Zipf's law is an empirical law, formulated using mathematical statistics, named after the linguistGeorge Kingsley Zipf, who first proposed it. Zipf's law states that given a large sample of words used, the frequency of any word is inversely proportional to its rank in the frequency table. So nth word has a frequency proportional to 1/n.
Thus the most frequent word will occur about twice as often as the second most frequent word, three times as often as the third most frequent word, etc. For example, in one sample of words in the English language, the most frequently occurring word, "the", accounts for nearly 7% of all the words (69,971 out of slightly over 1 million). True to Zipf's Law, the second-place word "of" accounts for slightly over 3.5% of words (36,411 occurrences), followed by "and" (28,852). Only about 135 words are needed to account for half the sample of words in a large sample.
The same relationship occurs in many other rankings, unrelated to language, such as the population ranks of cities in various countries, corporation sizes, income rankings, etc. The appearance of the distribution in rankings of cities by population was first noticed by Felix Auerbach in 1913.
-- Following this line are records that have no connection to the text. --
[src/rtl/mac_drain_pkg.sv]
`default_nettype none
// ----------------------------------------------------------------------------
// mac_pkg : shared widths, FIFO entry type and requantiser for the MAC drain
// Rev 1.0
// ----------------------------------------------------------------------------
package mac_pkg;

    localparam int ACC_W  = 39;
    localparam int DATA_W = 16;

    localparam logic signed [ACC_W:0] SAT_HI = (ACC_W+1)'(32'sd32767);
    localparam logic signed [ACC_W:0] SAT_LO = (ACC_W+1)'(-32'sd32768);

    typedef struct packed {
        logic                     sat;
        logic signed [DATA_W-1:0] data;
    } fifo_entry_t;

    // Round-half-up: adding half an LSB before an arithmetic shift rounds ties
    // towards +inf for both signs.
    function automatic fifo_entry_t requant(input logic signed [ACC_W-1:0] acc,
                                            input int unsigned             shift);
        logic signed [ACC_W:0] w_ext;
        logic signed [ACC_W:0] w_half;
        logic signed [ACC_W:0] w_rnd;
        logic signed [ACC_W:0] w_shr;
        fifo_entry_t           r;
        w_ext  = {acc[ACC_W-1], acc};
        w_half = '0;
        if (shift > 0) begin
            w_half = (ACC_W+1)'(1) << (shift - 1);
        end
        w_rnd  = w_ext + w_half;
        w_shr  = w_rnd >>> shift;
        r.sat  = 1'b0;
        r.data = w_shr[DATA_W-1:0];
        if (w_shr > SAT_HI) begin
            r.sat  = 1'b1;
            r.data = SAT_HI[DATA_W-1:0];
        end else if (w_shr < SAT_LO) begin
            r.sat  = 1'b1;
            r.data = SAT_LO[DATA_W-1:0];
        end
        return r;
    endfunction

endpackage
`default_nettype wire

[src/rtl/mac_drain_if.sv]
`default_nettype none
// ----------------------------------------------------------------------------
// mac_drain_if : ALU-side beat/clear signals and result valid/ready port
// Rev 1.0
// ----------------------------------------------------------------------------
interface mac_drain_if;
    import mac_pkg::*;

    logic                     valid_in;
    logic signed [ACC_W-1:0]  y;
    logic                     ready_in;
    logic                     acc_clr;
    logic                     valid_out;
    logic signed [DATA_W-1:0] data_out;
    logic                     sat_out;
    logic                     ready_out;

    modport slave (
        input  valid_in, y, ready_out,
        output ready_in, acc_clr, valid_out, data_out, sat_out
    );

    modport master (
        output valid_in, y, ready_out,
        input  ready_in, acc_clr, valid_out, data_out, sat_out
    );

endinterface
`default_nettype wire

[src/rtl/mac_drain_fifo.sv]
`default_nettype none
// ----------------------------------------------------------------------------
// drain_fifo : show-ahead synchronous FIFO, output holds last value when empty
// Rev 1.0
// ----------------------------------------------------------------------------
module drain_fifo #(
    parameter int DEPTH = 4,
    parameter int WIDTH = 17
) (
    input  wire logic                     clk,
    input  wire logic                     R_n,
    input  wire logic                     wr_en_i,
    input  wire logic [WIDTH-1:0]         wr_data_i,
    input  wire logic                     rd_en_i,
    output logic      [WIDTH-1:0]         rd_data_o,
    output logic                          full_o,
    output logic                          empty_o,
    output logic      [$clog2(DEPTH):0]   count_o
);

    localparam int AW = $clog2(DEPTH);

    logic [WIDTH-1:0] mem_q [DEPTH];
    logic [AW-1:0]    wr_ptr_q, wr_ptr_d;
    logic [AW-1:0]    rd_ptr_q, rd_ptr_d;
    logic [AW:0]      count_q, count_d;
    logic [WIDTH-1:0] hold_q, hold_d;
    logic             w_push;
    logic             w_pop;

    assign empty_o   = (count_q == '0);
    assign full_o    = (count_q == (AW+1)'(DEPTH));
    assign count_o   = count_q;
    assign w_push    = wr_en_i && !full_o;
    assign w_pop     = rd_en_i && !empty_o;
    // Head is visible combinationally; once drained, the last popped entry stays.
    assign rd_data_o = empty_o ? hold_q : mem_q[rd_ptr_q];

    always_comb begin
        wr_ptr_d = wr_ptr_q;
        rd_ptr_d = rd_ptr_q;
        count_d  = count_q;
        hold_d   = hold_q;
        if (w_push) begin
            wr_ptr_d = wr_ptr_q + 1'b1;
        end
        if (w_pop) begin
            rd_ptr_d = rd_ptr_q + 1'b1;
            hold_d   = mem_q[rd_ptr_q];
        end
        case ({w_push, w_pop})
            2'b10:   count_d = count_q + (AW+1)'(1);
            2'b01:   count_d = count_q - (AW+1)'(1);
            default: count_d = count_q;
        endcase
    end

    always_ff @(posedge clk) begin
        if (w_push) begin
            mem_q[wr_ptr_q] <= wr_data_i;
        end
    end

    always_ff @(posedge clk or negedge R_n) begin
        if (!R_n) begin
            wr_ptr_q <= '0;
            rd_ptr_q <= '0;
            count_q  <= '0;
            hold_q   <= '0;
        end else begin
            wr_ptr_q <= wr_ptr_d;
            rd_ptr_q <= rd_ptr_d;
            count_q  <= count_d;
            hold_q   <= hold_d;
        end
    end

endmodule
`default_nettype wire

[src/rtl/mac_drain.sv]
`default_nettype none
// ----------------------------------------------------------------------------
// mac_drain : counts MAC beats, captures/requantises each vector sum, queues it
// Rev 1.0
// ----------------------------------------------------------------------------
module mac_drain
    import mac_pkg::*;
#(
    parameter int VEC_LEN = 4,
    parameter int SHIFT   = 0,
    parameter int DEPTH   = 4
) (
    input wire logic   clk,
    input wire logic   R_n,
    mac_drain_if.slave bus
);

    localparam int CNT_W  = (VEC_LEN > 1) ? $clog2(VEC_LEN) : 1;
    localparam int FCNT_W = $clog2(DEPTH) + 1;
    localparam int ENT_W  = $bits(fifo_entry_t);

    logic [CNT_W-1:0]  cnt_q, cnt_d;
    logic              cap_pend_q, cap_pend_d;
    logic              acc_clr_q, acc_clr_d;
    logic              w_ready;
    logic              w_beat;
    logic              w_last;
    logic              w_pop;
    logic              w_full;
    logic              w_empty;
    logic [FCNT_W-1:0] w_count;
    fifo_entry_t       w_req;
    fifo_entry_t       w_head;

    assign w_ready = !acc_clr_q && !cap_pend_q && !w_full;
    assign w_beat  = bus.valid_in && w_ready;
    assign w_last  = (cnt_q == CNT_W'(VEC_LEN - 1));
    assign w_req   = requant(bus.y, SHIFT);
    assign w_pop   = bus.ready_out && (w_count != '0);

    // The completing beat schedules both the capture and the ALU clear; the
    // capture edge itself is the one on which the ALU samples R=1.
    always_comb begin
        cnt_d      = cnt_q;
        cap_pend_d = 1'b0;
        acc_clr_d  = 1'b0;
        if (w_beat) begin
            if (w_last) begin
                cnt_d      = '0;
                cap_pend_d = 1'b1;
                acc_clr_d  = 1'b1;
            end else begin
                cnt_d = cnt_q + 1'b1;
            end
        end
    end

    always_ff @(posedge clk or negedge R_n) begin
        if (!R_n) begin
            cnt_q      <= '0;
            cap_pend_q <= 1'b0;
            acc_clr_q  <= 1'b1;
        end else begin
            cnt_q      <= cnt_d;
            cap_pend_q <= cap_pend_d;
            acc_clr_q  <= acc_clr_d;
        end
    end

    drain_fifo #(
        .DEPTH (DEPTH),
        .WIDTH (ENT_W)
    ) u_fifo (
        .clk       (clk),
        .R_n       (R_n),
        .wr_en_i   (cap_pend_q),
        .wr_data_i (w_req),
        .rd_en_i   (w_pop),
        .rd_data_o (w_head),
        .full_o    (w_full),
        .empty_o   (w_empty),
        .count_o   (w_count)
    );

    assign bus.ready_in  = w_ready;
    assign bus.acc_clr   = acc_clr_q;
    assign bus.valid_out = !w_empty;
    assign bus.data_out  = w_head.data;
    assign bus.sat_out   = w_head.sat;

endmodule
`default_nettype wire

[src/flat_wrapper.sv]
// flat-port wrapper written by rule: the top's interface ports become plain ports
module mac_drain_flat import mac_pkg::*;
#(
    parameter int VEC_LEN = 4,
    parameter int SHIFT   = 0,
    parameter int DEPTH   = 4
)
  (clk, R_n, bus_valid_in, bus_y, bus_ready_out, bus_ready_in, bus_acc_clr, bus_valid_out, bus_data_out, bus_sat_out);
  mac_drain_if bus_i ();
  input wire logic clk;
  input wire logic R_n;
  input wire logic [$bits(bus_i.valid_in)-1:0] bus_valid_in;
  input wire logic [$bits(bus_i.y)-1:0] bus_y;
  input wire logic [$bits(bus_i.ready_out)-1:0] bus_ready_out;
  output wire logic [$bits(bus_i.ready_in)-1:0] bus_ready_in;
  output wire logic [$bits(bus_i.acc_clr)-1:0] bus_acc_clr;
  output wire logic [$bits(bus_i.valid_out)-1:0] bus_valid_out;
  output wire logic [$bits(bus_i.data_out)-1:0] bus_data_out;
  output wire logic [$bits(bus_i.sat_out)-1:0] bus_sat_out;
  assign bus_i.valid_in = bus_valid_in;
  assign bus_i.y = bus_y;
  assign bus_i.ready_out = bus_ready_out;
  assign bus_ready_in = bus_i.ready_in;
  assign bus_acc_clr = bus_i.acc_clr;
  assign bus_valid_out = bus_i.valid_out;
  assign bus_data_out = bus_i.data_out;
  assign bus_sat_out = bus_i.sat_out;
  mac_drain #(.VEC_LEN(VEC_LEN), .SHIFT(SHIFT), .DEPTH(DEPTH)) u_core (.clk(clk), .R_n(R_n), .bus(bus_i));
endmodule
It is not known why Zipf's law holds for most languages.
Questions and Answers
Q: What is Zipf's law?
A: Zipf's law is an empirical law that states that the frequency of a word in a large sample is inversely proportional to its rank in the frequency table.
Q: Who proposed Zipf's law?
A: Zipf's law was first proposed by George Kingsley Zipf, a linguist.
Q: How does Zipf's law explain word frequency in a sample of English words?
A: According to Zipf's law, the most frequent word in a sample of English words occurs about twice as often as the second most frequent word, three times as often as the third most frequent word, etc. This trend continues as the rank of the word decreases.
Q: What percentage of all words does the most frequently occurring word account for in one sample of English words?
A: In one sample of English words, the most frequently occurring word ("the") accounts for nearly 7% of all the words.
Q: What is the relationship between the number of words needed to account for half the sample and the frequency of those words?
A: According to Zipf's law, only about 135 words are needed to account for half the sample of words in a large sample.
Q: What other rankings exhibit Zipf's law?
A: The same relationship that Zipf's law describes in frequency of words occurs in other rankings unrelated to language, such as the population ranks of cities in various countries, corporation sizes, and income rankings.
Q: Who noticed the appearance of the distribution in rankings of cities by population?
A: The appearance of the distribution in rankings of cities by population was first noticed by Felix Auerbach in 1913.